Work instructions.
Every line below between the one holding "localparam int SH = 1 << s;" and the one holding "assign dec = decode_op(op);", inclusive, should be copied exactly, and no other line.
□ □ □
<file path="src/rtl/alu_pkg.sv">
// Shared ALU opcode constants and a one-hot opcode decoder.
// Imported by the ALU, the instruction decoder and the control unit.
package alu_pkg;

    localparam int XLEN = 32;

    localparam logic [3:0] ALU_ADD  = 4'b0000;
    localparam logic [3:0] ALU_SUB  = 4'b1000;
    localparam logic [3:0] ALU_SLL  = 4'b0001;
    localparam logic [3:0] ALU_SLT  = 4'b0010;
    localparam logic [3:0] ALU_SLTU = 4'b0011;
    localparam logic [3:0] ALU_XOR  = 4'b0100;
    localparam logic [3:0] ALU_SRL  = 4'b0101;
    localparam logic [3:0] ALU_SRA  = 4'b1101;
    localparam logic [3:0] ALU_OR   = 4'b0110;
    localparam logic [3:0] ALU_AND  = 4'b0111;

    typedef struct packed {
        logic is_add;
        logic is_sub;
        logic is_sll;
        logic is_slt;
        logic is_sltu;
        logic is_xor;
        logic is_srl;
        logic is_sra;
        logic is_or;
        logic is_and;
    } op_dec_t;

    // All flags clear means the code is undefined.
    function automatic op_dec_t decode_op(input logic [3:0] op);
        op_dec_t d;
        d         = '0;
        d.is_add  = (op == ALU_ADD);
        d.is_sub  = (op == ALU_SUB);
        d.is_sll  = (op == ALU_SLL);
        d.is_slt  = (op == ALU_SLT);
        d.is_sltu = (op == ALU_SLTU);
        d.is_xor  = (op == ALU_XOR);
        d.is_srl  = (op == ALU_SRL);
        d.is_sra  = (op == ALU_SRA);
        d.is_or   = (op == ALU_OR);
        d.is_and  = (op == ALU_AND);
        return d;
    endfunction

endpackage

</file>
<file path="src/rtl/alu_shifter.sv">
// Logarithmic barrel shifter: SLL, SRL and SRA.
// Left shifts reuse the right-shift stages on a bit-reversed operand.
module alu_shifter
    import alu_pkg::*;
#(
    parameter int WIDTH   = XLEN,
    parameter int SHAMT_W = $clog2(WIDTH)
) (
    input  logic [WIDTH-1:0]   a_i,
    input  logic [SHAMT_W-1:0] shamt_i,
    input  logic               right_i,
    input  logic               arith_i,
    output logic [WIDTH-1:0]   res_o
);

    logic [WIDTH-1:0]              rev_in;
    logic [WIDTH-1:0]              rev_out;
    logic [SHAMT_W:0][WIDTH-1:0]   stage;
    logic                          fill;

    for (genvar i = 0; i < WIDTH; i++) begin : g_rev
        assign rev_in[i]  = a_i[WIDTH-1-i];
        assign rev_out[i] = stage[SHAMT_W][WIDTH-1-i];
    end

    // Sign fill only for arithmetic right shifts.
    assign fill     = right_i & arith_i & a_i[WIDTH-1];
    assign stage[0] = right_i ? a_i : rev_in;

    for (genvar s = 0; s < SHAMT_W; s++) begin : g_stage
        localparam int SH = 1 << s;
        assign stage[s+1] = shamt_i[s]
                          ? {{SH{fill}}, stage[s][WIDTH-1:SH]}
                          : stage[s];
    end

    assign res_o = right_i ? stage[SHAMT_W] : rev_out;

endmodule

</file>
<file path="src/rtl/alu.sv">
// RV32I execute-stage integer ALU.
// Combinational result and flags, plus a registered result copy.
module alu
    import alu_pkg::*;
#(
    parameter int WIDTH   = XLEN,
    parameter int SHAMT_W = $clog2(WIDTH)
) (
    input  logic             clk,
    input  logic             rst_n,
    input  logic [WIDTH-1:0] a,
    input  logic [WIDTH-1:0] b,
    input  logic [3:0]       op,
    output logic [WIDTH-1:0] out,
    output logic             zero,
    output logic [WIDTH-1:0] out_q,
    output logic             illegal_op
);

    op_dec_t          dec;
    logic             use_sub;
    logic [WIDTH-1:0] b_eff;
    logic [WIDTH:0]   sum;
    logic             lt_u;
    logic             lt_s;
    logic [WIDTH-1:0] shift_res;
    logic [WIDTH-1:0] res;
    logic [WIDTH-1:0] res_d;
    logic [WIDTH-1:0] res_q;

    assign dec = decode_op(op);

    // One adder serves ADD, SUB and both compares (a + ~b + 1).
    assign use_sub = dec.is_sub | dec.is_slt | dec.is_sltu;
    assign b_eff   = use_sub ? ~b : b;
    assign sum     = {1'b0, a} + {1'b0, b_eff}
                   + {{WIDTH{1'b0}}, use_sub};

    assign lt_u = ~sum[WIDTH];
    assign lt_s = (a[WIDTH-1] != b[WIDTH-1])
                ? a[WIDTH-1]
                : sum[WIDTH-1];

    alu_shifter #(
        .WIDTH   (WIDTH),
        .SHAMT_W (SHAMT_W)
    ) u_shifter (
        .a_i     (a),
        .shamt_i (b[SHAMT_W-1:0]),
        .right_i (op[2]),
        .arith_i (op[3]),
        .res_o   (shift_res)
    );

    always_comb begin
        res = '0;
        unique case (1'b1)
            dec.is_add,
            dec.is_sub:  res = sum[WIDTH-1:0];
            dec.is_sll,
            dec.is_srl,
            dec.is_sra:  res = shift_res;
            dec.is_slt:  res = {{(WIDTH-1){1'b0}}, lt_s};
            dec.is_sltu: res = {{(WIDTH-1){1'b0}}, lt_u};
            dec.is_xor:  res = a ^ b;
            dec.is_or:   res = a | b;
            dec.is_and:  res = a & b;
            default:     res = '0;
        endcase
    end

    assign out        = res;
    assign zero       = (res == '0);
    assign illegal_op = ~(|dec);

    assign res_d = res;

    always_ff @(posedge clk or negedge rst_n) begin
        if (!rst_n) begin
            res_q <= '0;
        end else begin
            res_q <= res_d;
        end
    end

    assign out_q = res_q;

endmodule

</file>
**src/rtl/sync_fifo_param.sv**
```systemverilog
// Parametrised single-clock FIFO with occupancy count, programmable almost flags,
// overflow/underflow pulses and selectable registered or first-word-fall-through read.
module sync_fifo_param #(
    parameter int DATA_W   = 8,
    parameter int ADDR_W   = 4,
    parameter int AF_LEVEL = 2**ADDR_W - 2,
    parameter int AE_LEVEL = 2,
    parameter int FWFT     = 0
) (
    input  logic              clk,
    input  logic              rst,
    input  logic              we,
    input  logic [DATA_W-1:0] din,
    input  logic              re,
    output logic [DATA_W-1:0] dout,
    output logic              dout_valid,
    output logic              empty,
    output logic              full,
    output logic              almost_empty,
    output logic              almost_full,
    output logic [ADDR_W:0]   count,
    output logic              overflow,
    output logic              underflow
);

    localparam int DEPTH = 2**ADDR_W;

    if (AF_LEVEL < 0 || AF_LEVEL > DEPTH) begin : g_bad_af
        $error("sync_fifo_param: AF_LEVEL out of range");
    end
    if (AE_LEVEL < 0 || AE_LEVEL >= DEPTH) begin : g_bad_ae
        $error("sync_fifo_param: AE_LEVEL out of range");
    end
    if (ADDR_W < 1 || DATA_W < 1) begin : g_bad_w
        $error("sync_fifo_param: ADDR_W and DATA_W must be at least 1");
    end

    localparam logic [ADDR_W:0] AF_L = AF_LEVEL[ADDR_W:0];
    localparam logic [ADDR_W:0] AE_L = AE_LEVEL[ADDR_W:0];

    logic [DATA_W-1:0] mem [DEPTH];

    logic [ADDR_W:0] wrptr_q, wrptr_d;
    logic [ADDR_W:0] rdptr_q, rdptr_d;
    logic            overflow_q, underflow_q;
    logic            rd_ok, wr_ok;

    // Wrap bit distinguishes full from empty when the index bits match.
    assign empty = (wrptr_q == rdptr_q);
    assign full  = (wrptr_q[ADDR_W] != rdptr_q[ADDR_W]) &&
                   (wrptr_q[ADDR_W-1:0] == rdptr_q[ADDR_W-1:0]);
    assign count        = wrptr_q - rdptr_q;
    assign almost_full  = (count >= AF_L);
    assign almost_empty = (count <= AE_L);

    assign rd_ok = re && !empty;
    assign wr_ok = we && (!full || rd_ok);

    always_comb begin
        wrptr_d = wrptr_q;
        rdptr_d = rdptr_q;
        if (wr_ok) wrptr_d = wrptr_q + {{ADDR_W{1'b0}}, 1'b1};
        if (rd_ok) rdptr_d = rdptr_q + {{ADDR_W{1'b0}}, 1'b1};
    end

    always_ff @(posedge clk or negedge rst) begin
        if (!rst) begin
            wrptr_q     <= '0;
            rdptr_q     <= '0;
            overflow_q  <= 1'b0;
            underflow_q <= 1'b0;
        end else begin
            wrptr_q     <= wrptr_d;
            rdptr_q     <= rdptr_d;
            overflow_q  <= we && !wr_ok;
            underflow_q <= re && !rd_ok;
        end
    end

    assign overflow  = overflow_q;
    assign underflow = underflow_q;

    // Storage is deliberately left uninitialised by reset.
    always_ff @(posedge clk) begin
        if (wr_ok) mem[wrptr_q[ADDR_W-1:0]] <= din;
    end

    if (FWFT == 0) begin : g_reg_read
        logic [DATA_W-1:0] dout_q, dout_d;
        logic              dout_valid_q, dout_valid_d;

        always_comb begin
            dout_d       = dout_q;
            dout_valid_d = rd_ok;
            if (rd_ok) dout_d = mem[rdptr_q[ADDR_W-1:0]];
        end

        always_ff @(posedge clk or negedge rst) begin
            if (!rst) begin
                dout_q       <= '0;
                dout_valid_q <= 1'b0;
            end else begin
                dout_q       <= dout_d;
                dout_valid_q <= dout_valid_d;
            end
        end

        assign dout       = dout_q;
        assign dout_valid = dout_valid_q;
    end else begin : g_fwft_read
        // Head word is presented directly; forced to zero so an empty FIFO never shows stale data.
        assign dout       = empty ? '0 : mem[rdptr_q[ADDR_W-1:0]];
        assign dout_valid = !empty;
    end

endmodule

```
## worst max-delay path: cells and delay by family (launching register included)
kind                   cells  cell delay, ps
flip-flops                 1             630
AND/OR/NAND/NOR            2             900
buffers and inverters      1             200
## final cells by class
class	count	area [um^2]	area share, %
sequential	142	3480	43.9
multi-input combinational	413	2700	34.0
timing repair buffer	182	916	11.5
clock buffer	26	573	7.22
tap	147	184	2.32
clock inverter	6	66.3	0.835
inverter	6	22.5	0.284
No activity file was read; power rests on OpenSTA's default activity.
□ □ □
Written solution.
        localparam int SH = 1 << s;
        assign stage[s+1] = shamt_i[s]
                          ? {{SH{fill}}, stage[s][WIDTH-1:SH]}
                          : stage[s];
    end

    assign res_o = right_i ? stage[SHAMT_W] : rev_out;

endmodule

</file>
<file path="src/rtl/alu.sv">
// RV32I execute-stage integer ALU.
// Combinational result and flags, plus a registered result copy.
module alu
    import alu_pkg::*;
#(
    parameter int WIDTH   = XLEN,
    parameter int SHAMT_W = $clog2(WIDTH)
) (
    input  logic             clk,
    input  logic             rst_n,
    input  logic [WIDTH-1:0] a,
    input  logic [WIDTH-1:0] b,
    input  logic [3:0]       op,
    output logic [WIDTH-1:0] out,
    output logic             zero,
    output logic [WIDTH-1:0] out_q,
    output logic             illegal_op
);

    op_dec_t          dec;
    logic             use_sub;
    logic [WIDTH-1:0] b_eff;
    logic [WIDTH:0]   sum;
    logic             lt_u;
    logic             lt_s;
    logic [WIDTH-1:0] shift_res;
    logic [WIDTH-1:0] res;
    logic [WIDTH-1:0] res_d;
    logic [WIDTH-1:0] res_q;

    assign dec = decode_op(op);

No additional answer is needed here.